If I want a bunch of separate video collections, AVCHD Manager would allow me to switch which AVCHD folder the PS3 sees.

dat720
1st April 2009, 11:07
Is you PS3 on your network?
If it is you could setup media tomb to stream to it rather than use usb hdd's

Out of all of the streaming solutions i have tried for PS3 mediatomb is the standout best!
Twonky Media was very flakey required restarting all the time and constant DB rebuilds
ushare is not updated anymore and is only very basic
PS3 Media Server could not get working
Tversity, pain in the but windows package
Combine linux and Media Tomb and your set for a rock solid experience, i've installed MT on my MythTV box and i never have to issue any commands to it or restart it, it just works and very well!

Bigmango
1st April 2009, 21:39
Out of all of the streaming solutions i have tried for PS3 mediatomb is the standout best!
!

PS3 Media Server is the best of all.

- plays dvd ISO files (you can select the title to play on the iso)
- plays dvd VIDEO_TS folders (you can select the title to play)
- plays videos inside ZIP/RAR archives
- plays mkvs (on the fly remuxing without the need to reencode)
- multi audio languages support (selectable in the PS3)
- multi subtitles languages support (selectable in the PS3)
- Thumbnail generation, including thumbnails for videos
- DTS/DTS-HD direct streaming
- etc...

If you had some problems earlier, try out the latest version, it's rock solid, and there is nothing easier to install than this -> plug&play.

dat720
2nd April 2009, 09:21
It was only last week i tried.... I was just curious about it, i am extremly happy with media tomb and would not consider changing, i installed media tomb about 7 months ago and after initial setup i have never had to interfere with it, recreate databases, manually start or restart it, it just always works, which is pretty damned important!

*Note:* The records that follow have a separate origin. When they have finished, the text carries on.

[config.mk]
export PLATFORM = sky130hd
export DESIGN_NAME = game_control_top
export DESIGN_NICKNAME = d
export VERILOG_FILES = /design/src/common/game_pkg.sv /design/src/common/rotate_if.sv /design/src/game_control_top.sv /design/src/frame_sequencer.sv /design/src/car_dynamics.sv /design/src/rotate_arbiter.sv /design/src/rotate/rotate_xy.sv
export SDC_FILE = /design/constraint.sdc
export NUM_CORES = 1
export LEC_CHECK = 0
export ABC_AREA = 0
export BUFFER_PORTS_ARGS = -buffer_cell sky130_fd_sc_hd__buf_4
export CAP_MARGIN = 20
export CORE_ASPECT_RATIO = 0.5
export CORE_MARGIN = 2
export CORE_UTILIZATION = 45
export CTS_CLUSTER_DIAMETER = 60
export DETAILED_ROUTE_END_ITERATION = 10
export SKIP_LAST_GASP = 1
export SLEW_MARGIN = 25
export SYNTH_ARGS = -nofsm -noshare
export SYNTH_HDL_FRONTEND = slang
export SYNTH_SLANG_ARGS = --single-unit
[constraint.sdc]
create_clock -name i_clk -period 6.2 [get_ports i_clk]
set_input_delay 0.62 -clock i_clk [delete_from_list [all_inputs] [get_ports i_clk]]
set_output_delay 0.62 -clock i_clk [all_outputs]
set_load 0.05 [all_outputs]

I consider stability to be of extremly high importance, more so than features, if its feature rich but not very stable then that is pretty pointless, you know how frustrating it is to have a server die half way through a movie?

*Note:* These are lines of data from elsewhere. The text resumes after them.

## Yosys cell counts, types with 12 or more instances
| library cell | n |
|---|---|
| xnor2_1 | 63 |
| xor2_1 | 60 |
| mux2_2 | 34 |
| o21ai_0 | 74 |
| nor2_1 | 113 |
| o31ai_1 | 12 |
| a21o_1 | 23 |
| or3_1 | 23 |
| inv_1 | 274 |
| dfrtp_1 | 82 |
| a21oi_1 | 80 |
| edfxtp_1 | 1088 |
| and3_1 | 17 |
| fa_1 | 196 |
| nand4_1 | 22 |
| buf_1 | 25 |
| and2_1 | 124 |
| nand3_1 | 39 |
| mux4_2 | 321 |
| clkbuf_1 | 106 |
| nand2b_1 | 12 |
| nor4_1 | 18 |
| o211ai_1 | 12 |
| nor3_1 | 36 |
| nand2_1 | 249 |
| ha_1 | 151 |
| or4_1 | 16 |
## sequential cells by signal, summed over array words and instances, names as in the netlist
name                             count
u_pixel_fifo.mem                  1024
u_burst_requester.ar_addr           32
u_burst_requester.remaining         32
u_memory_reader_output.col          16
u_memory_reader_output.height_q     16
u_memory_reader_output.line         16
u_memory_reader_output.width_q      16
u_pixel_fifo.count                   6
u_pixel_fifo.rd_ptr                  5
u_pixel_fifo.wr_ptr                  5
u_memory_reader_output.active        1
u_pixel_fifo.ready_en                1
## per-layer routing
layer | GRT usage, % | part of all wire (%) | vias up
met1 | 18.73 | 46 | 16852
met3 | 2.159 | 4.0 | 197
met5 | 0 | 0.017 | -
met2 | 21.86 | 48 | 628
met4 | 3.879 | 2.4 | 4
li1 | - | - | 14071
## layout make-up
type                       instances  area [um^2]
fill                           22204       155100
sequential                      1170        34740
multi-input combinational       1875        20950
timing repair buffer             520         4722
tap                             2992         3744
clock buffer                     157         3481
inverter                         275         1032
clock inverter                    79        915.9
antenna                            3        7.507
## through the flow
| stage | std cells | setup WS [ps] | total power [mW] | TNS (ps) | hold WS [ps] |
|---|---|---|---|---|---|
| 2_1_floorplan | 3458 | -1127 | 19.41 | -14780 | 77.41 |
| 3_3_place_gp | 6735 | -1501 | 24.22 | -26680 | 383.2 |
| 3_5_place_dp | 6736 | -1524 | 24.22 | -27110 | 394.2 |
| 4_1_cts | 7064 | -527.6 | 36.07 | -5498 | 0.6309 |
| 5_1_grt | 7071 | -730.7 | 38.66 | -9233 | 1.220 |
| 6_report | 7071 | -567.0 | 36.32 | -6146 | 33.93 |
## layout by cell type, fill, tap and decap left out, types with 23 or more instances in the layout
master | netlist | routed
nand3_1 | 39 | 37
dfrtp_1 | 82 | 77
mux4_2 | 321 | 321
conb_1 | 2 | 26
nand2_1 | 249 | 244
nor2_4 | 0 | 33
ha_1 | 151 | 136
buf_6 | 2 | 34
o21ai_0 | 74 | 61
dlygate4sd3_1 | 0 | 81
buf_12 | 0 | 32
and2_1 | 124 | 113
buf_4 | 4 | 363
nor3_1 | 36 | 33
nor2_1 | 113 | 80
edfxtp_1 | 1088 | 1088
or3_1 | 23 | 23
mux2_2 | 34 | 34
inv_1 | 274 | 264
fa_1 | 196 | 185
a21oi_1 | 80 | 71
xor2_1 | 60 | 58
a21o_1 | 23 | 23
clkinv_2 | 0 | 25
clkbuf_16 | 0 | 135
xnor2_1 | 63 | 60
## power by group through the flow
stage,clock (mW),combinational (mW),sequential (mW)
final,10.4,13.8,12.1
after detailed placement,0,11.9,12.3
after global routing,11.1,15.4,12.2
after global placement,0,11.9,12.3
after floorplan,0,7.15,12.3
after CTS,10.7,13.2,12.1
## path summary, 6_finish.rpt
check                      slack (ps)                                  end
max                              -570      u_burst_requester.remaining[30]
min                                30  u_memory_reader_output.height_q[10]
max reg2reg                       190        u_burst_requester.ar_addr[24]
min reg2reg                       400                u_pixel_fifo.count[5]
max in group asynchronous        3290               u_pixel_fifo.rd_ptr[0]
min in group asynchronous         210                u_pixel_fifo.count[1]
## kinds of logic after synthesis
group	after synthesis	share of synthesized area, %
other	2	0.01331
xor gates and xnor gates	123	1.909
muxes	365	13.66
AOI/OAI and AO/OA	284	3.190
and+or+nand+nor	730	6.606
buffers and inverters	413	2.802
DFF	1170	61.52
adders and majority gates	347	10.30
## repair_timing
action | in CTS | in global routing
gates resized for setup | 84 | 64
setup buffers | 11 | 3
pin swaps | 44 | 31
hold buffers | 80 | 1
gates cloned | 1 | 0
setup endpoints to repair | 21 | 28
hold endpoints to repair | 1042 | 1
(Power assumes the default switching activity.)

Plus i don't like transcoding on the fly, this requires way more grunt than just serving up files, my little HD Media Tomb (1tb HD reserved just for my HD/BD collection) box is a Intel ITX motherboard with a Celeron 1.3ghz CPU and 512mb ram running Ubuntu with all the gui stuff stripped, pure console box only, it can stream 15gb m2ts files to the PS3 flawlessly!